> WORK TASK
Search the records for the string "inverters" and copy every line in which it appears.

Stored data entries:
>>>

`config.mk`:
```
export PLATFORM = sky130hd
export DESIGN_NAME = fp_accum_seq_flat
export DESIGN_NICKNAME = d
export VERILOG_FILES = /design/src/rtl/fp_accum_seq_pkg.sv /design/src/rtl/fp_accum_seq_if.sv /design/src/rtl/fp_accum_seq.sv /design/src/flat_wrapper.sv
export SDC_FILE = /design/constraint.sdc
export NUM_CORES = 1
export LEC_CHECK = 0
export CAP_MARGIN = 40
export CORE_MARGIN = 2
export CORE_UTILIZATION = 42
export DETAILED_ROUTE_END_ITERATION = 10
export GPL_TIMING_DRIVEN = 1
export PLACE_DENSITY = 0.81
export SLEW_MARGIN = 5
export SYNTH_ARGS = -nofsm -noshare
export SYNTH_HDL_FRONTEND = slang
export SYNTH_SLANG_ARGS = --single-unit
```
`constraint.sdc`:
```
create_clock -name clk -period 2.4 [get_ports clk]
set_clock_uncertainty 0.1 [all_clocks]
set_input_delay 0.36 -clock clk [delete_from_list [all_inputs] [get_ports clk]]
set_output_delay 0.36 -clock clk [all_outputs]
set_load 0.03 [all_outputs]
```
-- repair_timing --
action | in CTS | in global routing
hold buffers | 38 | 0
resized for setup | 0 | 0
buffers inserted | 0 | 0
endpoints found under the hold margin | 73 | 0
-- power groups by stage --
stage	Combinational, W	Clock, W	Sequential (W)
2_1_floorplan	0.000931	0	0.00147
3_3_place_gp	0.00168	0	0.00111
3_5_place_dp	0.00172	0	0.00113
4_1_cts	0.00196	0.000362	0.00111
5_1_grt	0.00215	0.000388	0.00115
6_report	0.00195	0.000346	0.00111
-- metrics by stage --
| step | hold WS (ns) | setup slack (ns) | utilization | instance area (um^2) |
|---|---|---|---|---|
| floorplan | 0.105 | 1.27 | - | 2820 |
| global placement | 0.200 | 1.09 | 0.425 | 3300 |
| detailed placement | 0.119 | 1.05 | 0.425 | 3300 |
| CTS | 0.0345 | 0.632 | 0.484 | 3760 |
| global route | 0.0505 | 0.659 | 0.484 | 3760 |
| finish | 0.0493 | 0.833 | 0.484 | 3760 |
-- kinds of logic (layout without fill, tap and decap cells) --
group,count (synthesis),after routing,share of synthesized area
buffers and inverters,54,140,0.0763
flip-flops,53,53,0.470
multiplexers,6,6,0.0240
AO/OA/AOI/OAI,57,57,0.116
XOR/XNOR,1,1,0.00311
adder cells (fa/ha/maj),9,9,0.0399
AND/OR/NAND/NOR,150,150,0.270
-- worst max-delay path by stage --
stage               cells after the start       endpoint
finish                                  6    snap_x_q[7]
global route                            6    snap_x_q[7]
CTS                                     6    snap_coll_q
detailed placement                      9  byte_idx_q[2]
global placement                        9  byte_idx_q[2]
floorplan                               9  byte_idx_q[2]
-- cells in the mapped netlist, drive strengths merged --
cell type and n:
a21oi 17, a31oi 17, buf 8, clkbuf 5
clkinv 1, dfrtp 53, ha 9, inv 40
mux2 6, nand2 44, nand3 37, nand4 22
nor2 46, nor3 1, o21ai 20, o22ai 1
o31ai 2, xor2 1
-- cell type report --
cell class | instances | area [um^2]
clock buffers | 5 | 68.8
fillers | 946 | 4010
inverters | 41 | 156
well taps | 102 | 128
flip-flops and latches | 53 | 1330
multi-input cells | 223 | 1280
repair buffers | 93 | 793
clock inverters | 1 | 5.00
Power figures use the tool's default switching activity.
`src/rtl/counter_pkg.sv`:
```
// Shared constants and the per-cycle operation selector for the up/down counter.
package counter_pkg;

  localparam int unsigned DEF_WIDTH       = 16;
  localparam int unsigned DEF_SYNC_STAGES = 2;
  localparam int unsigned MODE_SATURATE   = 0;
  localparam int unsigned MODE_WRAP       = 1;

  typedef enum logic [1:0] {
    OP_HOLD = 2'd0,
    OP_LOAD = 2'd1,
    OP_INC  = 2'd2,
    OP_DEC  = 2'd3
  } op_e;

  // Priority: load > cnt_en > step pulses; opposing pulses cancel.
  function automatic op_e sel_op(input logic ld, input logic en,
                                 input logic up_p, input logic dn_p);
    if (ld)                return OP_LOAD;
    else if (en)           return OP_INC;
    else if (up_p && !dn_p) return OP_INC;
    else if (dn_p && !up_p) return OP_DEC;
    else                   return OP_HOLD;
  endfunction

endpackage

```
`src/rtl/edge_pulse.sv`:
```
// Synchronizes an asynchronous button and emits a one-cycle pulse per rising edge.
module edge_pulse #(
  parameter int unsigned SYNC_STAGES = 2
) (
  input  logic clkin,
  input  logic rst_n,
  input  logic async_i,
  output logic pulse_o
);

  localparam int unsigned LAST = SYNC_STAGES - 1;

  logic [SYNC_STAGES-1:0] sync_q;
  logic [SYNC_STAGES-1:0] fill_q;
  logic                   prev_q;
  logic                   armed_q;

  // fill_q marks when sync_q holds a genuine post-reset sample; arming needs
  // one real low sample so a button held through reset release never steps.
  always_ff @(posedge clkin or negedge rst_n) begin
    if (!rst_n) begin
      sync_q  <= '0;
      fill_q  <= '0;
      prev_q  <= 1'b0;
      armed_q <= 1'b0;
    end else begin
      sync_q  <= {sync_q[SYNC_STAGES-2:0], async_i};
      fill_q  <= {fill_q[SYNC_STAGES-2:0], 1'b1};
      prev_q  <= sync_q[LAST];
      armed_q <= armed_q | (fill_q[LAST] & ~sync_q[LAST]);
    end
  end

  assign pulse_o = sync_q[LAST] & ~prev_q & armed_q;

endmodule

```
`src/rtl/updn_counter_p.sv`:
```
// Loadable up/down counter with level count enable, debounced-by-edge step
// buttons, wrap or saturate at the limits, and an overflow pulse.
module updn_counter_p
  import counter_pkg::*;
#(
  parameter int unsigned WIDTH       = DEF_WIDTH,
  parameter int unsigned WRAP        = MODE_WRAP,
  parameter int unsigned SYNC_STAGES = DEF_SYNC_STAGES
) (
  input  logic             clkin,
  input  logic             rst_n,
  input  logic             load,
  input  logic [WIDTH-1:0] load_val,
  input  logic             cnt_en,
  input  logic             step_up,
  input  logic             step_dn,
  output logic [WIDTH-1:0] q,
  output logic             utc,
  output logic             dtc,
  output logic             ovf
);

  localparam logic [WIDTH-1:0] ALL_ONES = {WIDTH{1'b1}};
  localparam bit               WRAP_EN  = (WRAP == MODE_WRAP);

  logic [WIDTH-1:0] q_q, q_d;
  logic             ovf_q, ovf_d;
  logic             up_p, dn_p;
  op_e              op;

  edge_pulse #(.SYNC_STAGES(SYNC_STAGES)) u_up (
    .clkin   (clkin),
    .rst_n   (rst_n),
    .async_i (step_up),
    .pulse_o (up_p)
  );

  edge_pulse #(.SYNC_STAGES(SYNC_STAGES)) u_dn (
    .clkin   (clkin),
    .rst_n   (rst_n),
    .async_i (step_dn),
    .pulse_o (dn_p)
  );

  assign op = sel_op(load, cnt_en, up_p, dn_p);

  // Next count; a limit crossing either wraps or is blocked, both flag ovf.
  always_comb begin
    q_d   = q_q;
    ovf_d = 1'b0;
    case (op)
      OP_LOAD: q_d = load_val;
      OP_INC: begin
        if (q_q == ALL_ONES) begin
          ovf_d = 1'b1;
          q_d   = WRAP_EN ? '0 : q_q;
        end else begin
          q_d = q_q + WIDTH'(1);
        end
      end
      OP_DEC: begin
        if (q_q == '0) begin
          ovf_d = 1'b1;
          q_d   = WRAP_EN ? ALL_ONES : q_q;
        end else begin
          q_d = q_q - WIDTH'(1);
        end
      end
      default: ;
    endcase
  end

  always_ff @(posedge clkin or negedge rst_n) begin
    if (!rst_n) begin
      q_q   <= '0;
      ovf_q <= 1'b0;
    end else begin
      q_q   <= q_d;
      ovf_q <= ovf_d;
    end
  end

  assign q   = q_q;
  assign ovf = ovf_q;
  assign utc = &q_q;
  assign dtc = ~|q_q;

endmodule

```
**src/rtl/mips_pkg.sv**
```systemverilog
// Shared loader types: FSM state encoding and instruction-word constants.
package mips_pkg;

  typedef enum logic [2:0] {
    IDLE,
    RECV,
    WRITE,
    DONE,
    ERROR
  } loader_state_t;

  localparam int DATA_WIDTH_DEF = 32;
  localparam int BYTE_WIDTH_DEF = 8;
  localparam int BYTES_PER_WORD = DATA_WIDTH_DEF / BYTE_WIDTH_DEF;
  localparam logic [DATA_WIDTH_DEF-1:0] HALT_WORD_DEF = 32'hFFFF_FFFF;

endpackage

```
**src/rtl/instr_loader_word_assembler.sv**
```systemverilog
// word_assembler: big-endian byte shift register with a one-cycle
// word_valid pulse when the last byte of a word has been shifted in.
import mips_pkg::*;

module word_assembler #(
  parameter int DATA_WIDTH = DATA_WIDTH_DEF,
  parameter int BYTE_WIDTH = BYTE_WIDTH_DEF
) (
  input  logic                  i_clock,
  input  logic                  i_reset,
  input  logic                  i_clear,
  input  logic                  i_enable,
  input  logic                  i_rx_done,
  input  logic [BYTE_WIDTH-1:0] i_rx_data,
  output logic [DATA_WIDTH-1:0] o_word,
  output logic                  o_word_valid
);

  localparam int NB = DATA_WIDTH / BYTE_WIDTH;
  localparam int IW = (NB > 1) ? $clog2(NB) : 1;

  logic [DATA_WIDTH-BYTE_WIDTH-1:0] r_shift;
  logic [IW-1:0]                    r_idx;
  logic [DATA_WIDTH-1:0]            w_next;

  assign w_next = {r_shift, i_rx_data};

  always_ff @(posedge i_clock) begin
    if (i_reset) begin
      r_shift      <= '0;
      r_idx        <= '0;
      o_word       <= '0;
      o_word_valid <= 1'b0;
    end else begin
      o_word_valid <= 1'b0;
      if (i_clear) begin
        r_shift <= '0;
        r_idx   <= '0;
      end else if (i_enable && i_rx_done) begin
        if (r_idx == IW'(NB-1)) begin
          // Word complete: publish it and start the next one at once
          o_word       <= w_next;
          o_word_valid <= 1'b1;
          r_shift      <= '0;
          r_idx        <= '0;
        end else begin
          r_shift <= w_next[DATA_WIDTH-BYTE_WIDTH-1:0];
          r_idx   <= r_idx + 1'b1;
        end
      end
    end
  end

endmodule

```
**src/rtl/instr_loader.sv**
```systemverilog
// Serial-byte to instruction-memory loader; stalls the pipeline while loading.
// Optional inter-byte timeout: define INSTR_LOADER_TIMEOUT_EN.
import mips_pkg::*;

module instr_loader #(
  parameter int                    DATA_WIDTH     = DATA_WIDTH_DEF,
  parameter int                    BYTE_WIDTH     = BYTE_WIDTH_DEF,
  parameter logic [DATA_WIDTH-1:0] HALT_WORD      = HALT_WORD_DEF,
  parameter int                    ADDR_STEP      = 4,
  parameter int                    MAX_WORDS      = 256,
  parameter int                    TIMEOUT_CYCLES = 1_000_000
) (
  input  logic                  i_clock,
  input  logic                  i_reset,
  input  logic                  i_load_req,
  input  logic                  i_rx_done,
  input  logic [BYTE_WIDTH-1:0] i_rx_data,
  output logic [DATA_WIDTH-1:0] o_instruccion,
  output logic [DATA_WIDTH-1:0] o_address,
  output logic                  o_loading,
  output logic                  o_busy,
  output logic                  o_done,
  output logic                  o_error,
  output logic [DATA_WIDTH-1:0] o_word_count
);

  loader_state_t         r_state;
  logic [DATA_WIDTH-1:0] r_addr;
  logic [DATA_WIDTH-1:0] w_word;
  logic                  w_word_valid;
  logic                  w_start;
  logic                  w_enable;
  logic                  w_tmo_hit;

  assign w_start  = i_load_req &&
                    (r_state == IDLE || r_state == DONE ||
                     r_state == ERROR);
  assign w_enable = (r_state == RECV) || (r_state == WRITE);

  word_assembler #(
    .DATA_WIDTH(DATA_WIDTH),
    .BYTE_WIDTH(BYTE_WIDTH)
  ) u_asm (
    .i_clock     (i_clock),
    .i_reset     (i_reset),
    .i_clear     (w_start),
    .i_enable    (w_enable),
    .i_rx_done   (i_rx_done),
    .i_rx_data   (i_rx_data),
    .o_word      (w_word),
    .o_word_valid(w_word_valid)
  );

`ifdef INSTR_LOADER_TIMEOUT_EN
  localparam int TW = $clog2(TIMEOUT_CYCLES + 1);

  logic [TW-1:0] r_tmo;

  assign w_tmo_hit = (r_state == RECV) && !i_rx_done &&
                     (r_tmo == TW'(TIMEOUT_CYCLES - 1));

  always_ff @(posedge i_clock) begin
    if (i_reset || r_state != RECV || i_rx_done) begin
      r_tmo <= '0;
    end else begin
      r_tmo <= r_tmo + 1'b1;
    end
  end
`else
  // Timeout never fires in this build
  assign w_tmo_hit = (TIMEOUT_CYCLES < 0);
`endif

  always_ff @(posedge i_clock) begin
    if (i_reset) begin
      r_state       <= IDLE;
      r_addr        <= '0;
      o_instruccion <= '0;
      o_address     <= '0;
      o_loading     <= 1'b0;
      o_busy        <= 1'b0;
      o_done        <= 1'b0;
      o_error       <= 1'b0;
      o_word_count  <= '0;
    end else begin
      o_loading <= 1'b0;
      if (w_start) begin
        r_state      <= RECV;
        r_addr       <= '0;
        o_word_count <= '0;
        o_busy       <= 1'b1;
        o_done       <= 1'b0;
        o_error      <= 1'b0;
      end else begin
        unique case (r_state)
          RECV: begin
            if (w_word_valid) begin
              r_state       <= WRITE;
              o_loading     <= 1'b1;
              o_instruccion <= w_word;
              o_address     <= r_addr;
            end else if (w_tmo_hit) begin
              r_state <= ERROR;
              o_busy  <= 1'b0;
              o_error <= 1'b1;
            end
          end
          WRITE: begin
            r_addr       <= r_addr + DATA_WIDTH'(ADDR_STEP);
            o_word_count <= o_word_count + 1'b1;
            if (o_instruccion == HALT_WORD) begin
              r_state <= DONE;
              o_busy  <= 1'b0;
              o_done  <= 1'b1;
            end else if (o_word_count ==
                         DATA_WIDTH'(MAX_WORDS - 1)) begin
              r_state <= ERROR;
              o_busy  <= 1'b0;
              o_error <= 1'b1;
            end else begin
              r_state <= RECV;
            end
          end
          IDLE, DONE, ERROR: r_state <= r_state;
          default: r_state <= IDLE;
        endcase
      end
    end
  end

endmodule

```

<<<

> ANSWER TO THIS PROBLEM
buffers and inverters,54,140,0.0763
inverters | 41 | 156
clock inverters | 1 | 5.00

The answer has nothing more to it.